Dataset entries
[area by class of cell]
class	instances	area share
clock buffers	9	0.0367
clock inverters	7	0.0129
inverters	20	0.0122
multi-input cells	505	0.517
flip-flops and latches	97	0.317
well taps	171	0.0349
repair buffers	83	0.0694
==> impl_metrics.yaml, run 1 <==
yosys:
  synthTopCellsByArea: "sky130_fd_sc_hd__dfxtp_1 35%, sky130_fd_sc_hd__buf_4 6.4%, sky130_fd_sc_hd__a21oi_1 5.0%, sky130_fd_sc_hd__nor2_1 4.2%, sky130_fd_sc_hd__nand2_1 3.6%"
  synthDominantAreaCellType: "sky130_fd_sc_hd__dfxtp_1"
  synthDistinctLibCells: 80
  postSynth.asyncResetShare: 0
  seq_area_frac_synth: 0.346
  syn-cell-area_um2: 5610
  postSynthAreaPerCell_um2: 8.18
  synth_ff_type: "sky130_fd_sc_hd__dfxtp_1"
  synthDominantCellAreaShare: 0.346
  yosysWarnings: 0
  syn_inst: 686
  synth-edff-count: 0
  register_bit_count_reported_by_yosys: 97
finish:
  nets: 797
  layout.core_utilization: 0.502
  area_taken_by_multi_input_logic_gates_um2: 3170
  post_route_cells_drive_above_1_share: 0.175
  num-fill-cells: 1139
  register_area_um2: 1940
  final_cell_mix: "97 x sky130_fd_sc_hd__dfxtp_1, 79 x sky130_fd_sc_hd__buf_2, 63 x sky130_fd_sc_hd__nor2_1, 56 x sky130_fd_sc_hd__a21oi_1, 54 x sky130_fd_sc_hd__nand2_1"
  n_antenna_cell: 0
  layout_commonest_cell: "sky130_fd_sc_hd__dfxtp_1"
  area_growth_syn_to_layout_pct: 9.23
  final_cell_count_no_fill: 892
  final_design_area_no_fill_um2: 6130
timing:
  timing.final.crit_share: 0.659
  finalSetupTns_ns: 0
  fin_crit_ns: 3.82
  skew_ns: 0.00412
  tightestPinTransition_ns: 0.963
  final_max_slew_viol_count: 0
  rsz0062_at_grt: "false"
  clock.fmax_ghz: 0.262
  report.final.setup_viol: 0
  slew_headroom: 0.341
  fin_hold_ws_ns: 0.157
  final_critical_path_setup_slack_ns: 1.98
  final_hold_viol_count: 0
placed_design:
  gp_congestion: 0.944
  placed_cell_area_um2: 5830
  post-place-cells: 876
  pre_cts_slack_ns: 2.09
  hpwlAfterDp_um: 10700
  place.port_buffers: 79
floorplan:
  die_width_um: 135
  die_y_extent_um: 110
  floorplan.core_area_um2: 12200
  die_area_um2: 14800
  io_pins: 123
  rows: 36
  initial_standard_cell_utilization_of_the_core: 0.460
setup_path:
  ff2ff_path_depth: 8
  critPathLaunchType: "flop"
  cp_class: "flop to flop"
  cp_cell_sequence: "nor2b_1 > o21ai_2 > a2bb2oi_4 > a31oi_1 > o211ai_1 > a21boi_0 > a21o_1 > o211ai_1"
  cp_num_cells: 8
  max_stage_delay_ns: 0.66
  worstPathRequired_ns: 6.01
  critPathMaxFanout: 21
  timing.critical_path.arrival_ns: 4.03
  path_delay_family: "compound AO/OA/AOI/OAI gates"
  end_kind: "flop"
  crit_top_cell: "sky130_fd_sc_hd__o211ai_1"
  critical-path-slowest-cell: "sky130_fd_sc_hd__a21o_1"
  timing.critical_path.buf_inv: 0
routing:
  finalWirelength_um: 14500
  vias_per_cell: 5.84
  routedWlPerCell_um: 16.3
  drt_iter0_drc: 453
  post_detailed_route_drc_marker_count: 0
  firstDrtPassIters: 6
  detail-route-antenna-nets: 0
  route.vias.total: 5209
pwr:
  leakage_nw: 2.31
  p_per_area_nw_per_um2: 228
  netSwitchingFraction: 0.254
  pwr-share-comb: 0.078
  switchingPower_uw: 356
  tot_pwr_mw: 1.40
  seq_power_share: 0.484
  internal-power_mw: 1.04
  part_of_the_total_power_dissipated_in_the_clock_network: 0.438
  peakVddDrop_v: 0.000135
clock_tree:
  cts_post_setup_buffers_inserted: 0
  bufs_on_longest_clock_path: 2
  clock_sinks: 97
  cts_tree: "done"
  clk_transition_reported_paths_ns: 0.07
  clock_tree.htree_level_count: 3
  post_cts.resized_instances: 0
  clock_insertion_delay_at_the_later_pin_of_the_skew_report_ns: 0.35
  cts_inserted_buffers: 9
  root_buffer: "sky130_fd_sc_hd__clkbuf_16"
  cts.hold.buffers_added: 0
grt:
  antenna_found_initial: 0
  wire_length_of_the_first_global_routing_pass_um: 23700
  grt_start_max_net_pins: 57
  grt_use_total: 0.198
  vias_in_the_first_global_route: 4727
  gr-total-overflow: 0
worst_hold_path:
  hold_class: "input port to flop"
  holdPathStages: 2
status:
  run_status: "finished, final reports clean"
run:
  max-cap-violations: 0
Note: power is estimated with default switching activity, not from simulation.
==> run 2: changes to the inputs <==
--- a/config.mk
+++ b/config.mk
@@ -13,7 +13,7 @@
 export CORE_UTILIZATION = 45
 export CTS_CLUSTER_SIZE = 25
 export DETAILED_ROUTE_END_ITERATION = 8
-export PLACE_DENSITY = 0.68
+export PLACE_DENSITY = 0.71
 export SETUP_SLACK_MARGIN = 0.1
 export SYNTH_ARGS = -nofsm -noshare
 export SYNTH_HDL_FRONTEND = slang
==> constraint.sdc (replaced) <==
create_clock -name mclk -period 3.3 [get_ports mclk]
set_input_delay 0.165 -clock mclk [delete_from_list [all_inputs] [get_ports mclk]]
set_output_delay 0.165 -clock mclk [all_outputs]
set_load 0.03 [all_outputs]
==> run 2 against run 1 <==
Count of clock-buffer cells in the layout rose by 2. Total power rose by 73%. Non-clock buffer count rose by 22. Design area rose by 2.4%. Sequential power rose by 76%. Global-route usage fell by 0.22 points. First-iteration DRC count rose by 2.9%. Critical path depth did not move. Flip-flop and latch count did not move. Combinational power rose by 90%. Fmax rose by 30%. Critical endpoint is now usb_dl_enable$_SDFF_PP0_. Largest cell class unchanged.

**Exercise requirements:**
Repeat each record word for word.

**Response to this exercise:**
[area by class of cell]
class	instances	area share
clock buffers	9	0.0367
clock inverters	7	0.0129
inverters	20	0.0122
multi-input cells	505	0.517
flip-flops and latches	97	0.317
well taps	171	0.0349
repair buffers	83	0.0694
==> impl_metrics.yaml, run 1 <==
yosys:
  synthTopCellsByArea: "sky130_fd_sc_hd__dfxtp_1 35%, sky130_fd_sc_hd__buf_4 6.4%, sky130_fd_sc_hd__a21oi_1 5.0%, sky130_fd_sc_hd__nor2_1 4.2%, sky130_fd_sc_hd__nand2_1 3.6%"
  synthDominantAreaCellType: "sky130_fd_sc_hd__dfxtp_1"
  synthDistinctLibCells: 80
  postSynth.asyncResetShare: 0
  seq_area_frac_synth: 0.346
  syn-cell-area_um2: 5610
  postSynthAreaPerCell_um2: 8.18
  synth_ff_type: "sky130_fd_sc_hd__dfxtp_1"
  synthDominantCellAreaShare: 0.346
  yosysWarnings: 0
  syn_inst: 686
  synth-edff-count: 0
  register_bit_count_reported_by_yosys: 97
finish:
  nets: 797
  layout.core_utilization: 0.502
  area_taken_by_multi_input_logic_gates_um2: 3170
  post_route_cells_drive_above_1_share: 0.175
  num-fill-cells: 1139
  register_area_um2: 1940
  final_cell_mix: "97 x sky130_fd_sc_hd__dfxtp_1, 79 x sky130_fd_sc_hd__buf_2, 63 x sky130_fd_sc_hd__nor2_1, 56 x sky130_fd_sc_hd__a21oi_1, 54 x sky130_fd_sc_hd__nand2_1"
  n_antenna_cell: 0
  layout_commonest_cell: "sky130_fd_sc_hd__dfxtp_1"
  area_growth_syn_to_layout_pct: 9.23
  final_cell_count_no_fill: 892
  final_design_area_no_fill_um2: 6130
timing:
  timing.final.crit_share: 0.659
  finalSetupTns_ns: 0
  fin_crit_ns: 3.82
  skew_ns: 0.00412
  tightestPinTransition_ns: 0.963
  final_max_slew_viol_count: 0
  rsz0062_at_grt: "false"
  clock.fmax_ghz: 0.262
  report.final.setup_viol: 0
  slew_headroom: 0.341
  fin_hold_ws_ns: 0.157
  final_critical_path_setup_slack_ns: 1.98
  final_hold_viol_count: 0
placed_design:
  gp_congestion: 0.944
  placed_cell_area_um2: 5830
  post-place-cells: 876
  pre_cts_slack_ns: 2.09
  hpwlAfterDp_um: 10700
  place.port_buffers: 79
floorplan:
  die_width_um: 135
  die_y_extent_um: 110
  floorplan.core_area_um2: 12200
  die_area_um2: 14800
  io_pins: 123
  rows: 36
  initial_standard_cell_utilization_of_the_core: 0.460
setup_path:
  ff2ff_path_depth: 8
  critPathLaunchType: "flop"
  cp_class: "flop to flop"
  cp_cell_sequence: "nor2b_1 > o21ai_2 > a2bb2oi_4 > a31oi_1 > o211ai_1 > a21boi_0 > a21o_1 > o211ai_1"
  cp_num_cells: 8
  max_stage_delay_ns: 0.66
  worstPathRequired_ns: 6.01
  critPathMaxFanout: 21
  timing.critical_path.arrival_ns: 4.03
  path_delay_family: "compound AO/OA/AOI/OAI gates"
  end_kind: "flop"
  crit_top_cell: "sky130_fd_sc_hd__o211ai_1"
  critical-path-slowest-cell: "sky130_fd_sc_hd__a21o_1"
  timing.critical_path.buf_inv: 0
routing:
  finalWirelength_um: 14500
  vias_per_cell: 5.84
  routedWlPerCell_um: 16.3
  drt_iter0_drc: 453
  post_detailed_route_drc_marker_count: 0
  firstDrtPassIters: 6
  detail-route-antenna-nets: 0
  route.vias.total: 5209
pwr:
  leakage_nw: 2.31
  p_per_area_nw_per_um2: 228
  netSwitchingFraction: 0.254
  pwr-share-comb: 0.078
  switchingPower_uw: 356
  tot_pwr_mw: 1.40
  seq_power_share: 0.484
  internal-power_mw: 1.04
  part_of_the_total_power_dissipated_in_the_clock_network: 0.438
  peakVddDrop_v: 0.000135
clock_tree:
  cts_post_setup_buffers_inserted: 0
  bufs_on_longest_clock_path: 2
  clock_sinks: 97
  cts_tree: "done"
  clk_transition_reported_paths_ns: 0.07
  clock_tree.htree_level_count: 3
  post_cts.resized_instances: 0
  clock_insertion_delay_at_the_later_pin_of_the_skew_report_ns: 0.35
  cts_inserted_buffers: 9
  root_buffer: "sky130_fd_sc_hd__clkbuf_16"
  cts.hold.buffers_added: 0
grt:
  antenna_found_initial: 0
  wire_length_of_the_first_global_routing_pass_um: 23700
  grt_start_max_net_pins: 57
  grt_use_total: 0.198
  vias_in_the_first_global_route: 4727
  gr-total-overflow: 0
worst_hold_path:
  hold_class: "input port to flop"
  holdPathStages: 2
status:
  run_status: "finished, final reports clean"
run:
  max-cap-violations: 0
Note: power is estimated with default switching activity, not from simulation.
==> run 2: changes to the inputs <==
--- a/config.mk
+++ b/config.mk
@@ -13,7 +13,7 @@
 export CORE_UTILIZATION = 45
 export CTS_CLUSTER_SIZE = 25
 export DETAILED_ROUTE_END_ITERATION = 8
-export PLACE_DENSITY = 0.68
+export PLACE_DENSITY = 0.71
 export SETUP_SLACK_MARGIN = 0.1
 export SYNTH_ARGS = -nofsm -noshare
 export SYNTH_HDL_FRONTEND = slang
==> constraint.sdc (replaced) <==
create_clock -name mclk -period 3.3 [get_ports mclk]
set_input_delay 0.165 -clock mclk [delete_from_list [all_inputs] [get_ports mclk]]
set_output_delay 0.165 -clock mclk [all_outputs]
set_load 0.03 [all_outputs]
==> run 2 against run 1 <==
Count of clock-buffer cells in the layout rose by 2. Total power rose by 73%. Non-clock buffer count rose by 22. Design area rose by 2.4%. Sequential power rose by 76%. Global-route usage fell by 0.22 points. First-iteration DRC count rose by 2.9%. Critical path depth did not move. Flip-flop and latch count did not move. Combinational power rose by 90%. Fmax rose by 30%. Critical endpoint is now usb_dl_enable$_SDFF_PP0_. Largest cell class unchanged.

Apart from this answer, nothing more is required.